I’ve just finished Dan Wang’s Breakneck. Strong recommend (no affiliation).

Why can’t we build things anymore?
Wang’s book tackles this lament, which runs through the political conversation from pot holes to HS2.
The lawyer vs engineer framing (Warning, contains nuance).
Blaming lawyers for blocking progress is a trick beloved of populists the world over. They do it because it works. Lawyers are unpopular, until you need one on your side.
So, let’s be careful with the lawyer-engineer binary; I admire China’s bridges but don’t want to live there etc.
The flip of the CCP’s engineering mindset is a chilling disregard for personal liberty, a tendency to social control, treating citizens as raw material to be shaped by policies like one-child and zero-COVID. The results are cataclysmic if you live in the way of the next train line.

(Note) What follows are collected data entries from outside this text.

[src/design/cps_sync2.sv]
// cps_sync2: generic two-flop synchroniser, one per bit.
// assumes inputs are asynchronous levels.
`timescale 1ns/1ns
module cps_sync2 #(
  parameter int W = 1
) (
  input wire logic clk,
  input wire logic rst_b,
  input wire logic [W-1:0] d,
  output logic [W-1:0] q
);
  logic [W-1:0] meta_r;
  always_ff @(posedge clk or negedge rst_b) begin
    if (!rst_b) begin
      meta_r <= '0;
      q <= '0;
    end else begin
      meta_r <= d;
      q <= meta_r;
    end
  end
endmodule
[src/flat_wrapper.sv]
// flat-port wrapper written by rule: the top's interface ports become plain ports
module cps_device_flat import cps_pkg::*;
#(
  parameter int SS_TIMEOUT = cps_pkg::SS_TIMEOUT_CYC,
  parameter int PG_HOLD = cps_pkg::PG_HOLD_CYC,
  parameter int WDOG = cps_pkg::WDOG_CYC
)
  (clk, rst_b, clock_source_strap, input_lockout, vout_above_th, precharge_balanced, pump_enable, pump_clk_en, soft_start_limit, full_power, latched_off, ext_clock_active, link_enable, link_power_good_line, link_pg_pull_oe, link_sync_in, link_sync_out, link_sync_oe);
  cps_link_if link_i ();
  input wire logic clk;
  input wire logic rst_b;
  input wire logic clock_source_strap;
  input wire logic input_lockout;
  input wire logic vout_above_th;
  input wire logic precharge_balanced;
  output logic pump_enable;
  output logic pump_clk_en;
  output logic soft_start_limit;
  output logic full_power;
  output logic latched_off;
  output logic ext_clock_active;
  input wire logic [$bits(link_i.enable)-1:0] link_enable;
  input wire logic [$bits(link_i.power_good_line)-1:0] link_power_good_line;
  output wire logic [$bits(link_i.pg_pull_oe)-1:0] link_pg_pull_oe;
  input wire logic [$bits(link_i.sync_in)-1:0] link_sync_in;
  output wire logic [$bits(link_i.sync_out)-1:0] link_sync_out;
  output wire logic [$bits(link_i.sync_oe)-1:0] link_sync_oe;
  assign link_i.enable = link_enable;
  assign link_i.power_good_line = link_power_good_line;
  assign link_pg_pull_oe = link_i.pg_pull_oe;
  assign link_i.sync_in = link_sync_in;
  assign link_sync_out = link_i.sync_out;
  assign link_sync_oe = link_i.sync_oe;
  cps_device #(.SS_TIMEOUT(SS_TIMEOUT), .PG_HOLD(PG_HOLD), .WDOG(WDOG)) u_core (.clk(clk), .rst_b(rst_b), .link(link_i), .clock_source_strap(clock_source_strap), .input_lockout(input_lockout), .vout_above_th(vout_above_th), .precharge_balanced(precharge_balanced), .pump_enable(pump_enable), .pump_clk_en(pump_clk_en), .soft_start_limit(soft_start_limit), .full_power(full_power), .latched_off(latched_off), .ext_clock_active(ext_clock_active));
endmodule
[config.mk]
export PLATFORM = sky130hd
export DESIGN_NAME = cps_device_flat
export DESIGN_NICKNAME = d
export VERILOG_FILES = /design/src/design/cps_pkg.sv /design/src/design/cps_link_if.sv /design/src/design/cps_device.sv /design/src/design/cps_sync2.sv /design/src/flat_wrapper.sv
export SDC_FILE = /design/constraint.sdc
export NUM_CORES = 1
export LEC_CHECK = 0
export ABC_AREA = 1
export ABC_CLOCK_PERIOD_IN_PS = 2490
export BUFFER_PORTS_ARGS = -buffer_cell sky130_fd_sc_hd__buf_2
export CORE_UTILIZATION = 40
export CTS_BUF_LIST = sky130_fd_sc_hd__clkbuf_8
export DETAILED_ROUTE_END_ITERATION = 10
export PLACE_DENSITY = 0.63
export SLEW_MARGIN = 10
export SYNTH_ARGS = -nofsm -noshare
export SYNTH_HDL_FRONTEND = slang
export SYNTH_SLANG_ARGS = --single-unit
[constraint.sdc]
create_clock -name clk -period 2.49 [get_ports clk]
set_input_delay 0.1245 -clock clk [delete_from_list [all_inputs] [get_ports clk]]
set_output_delay 0.1245 -clock clk [all_outputs]
set_load 0.03 [all_outputs]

With that caveat…Wang characterises the US (and by extension ‘the West’) as a ‘lawyer society’ at the political level, focused on process, rules, and regulatory arbitrage. We reward the mastery of process over achieving results. We incentivise blocking, vetoing and weaponising rules to protect existing interests over risk and building new things.

When in doubt, commission a report.
Sport is an industry run by lawyers for lawyers. Discuss.
If that’s an argument you want to build, it’s not hard to find supportive evidence from the daily news agenda.
Even the sainted Parkrun doesn’t get through Whitehall without yet another feasibility study (from The Times this week).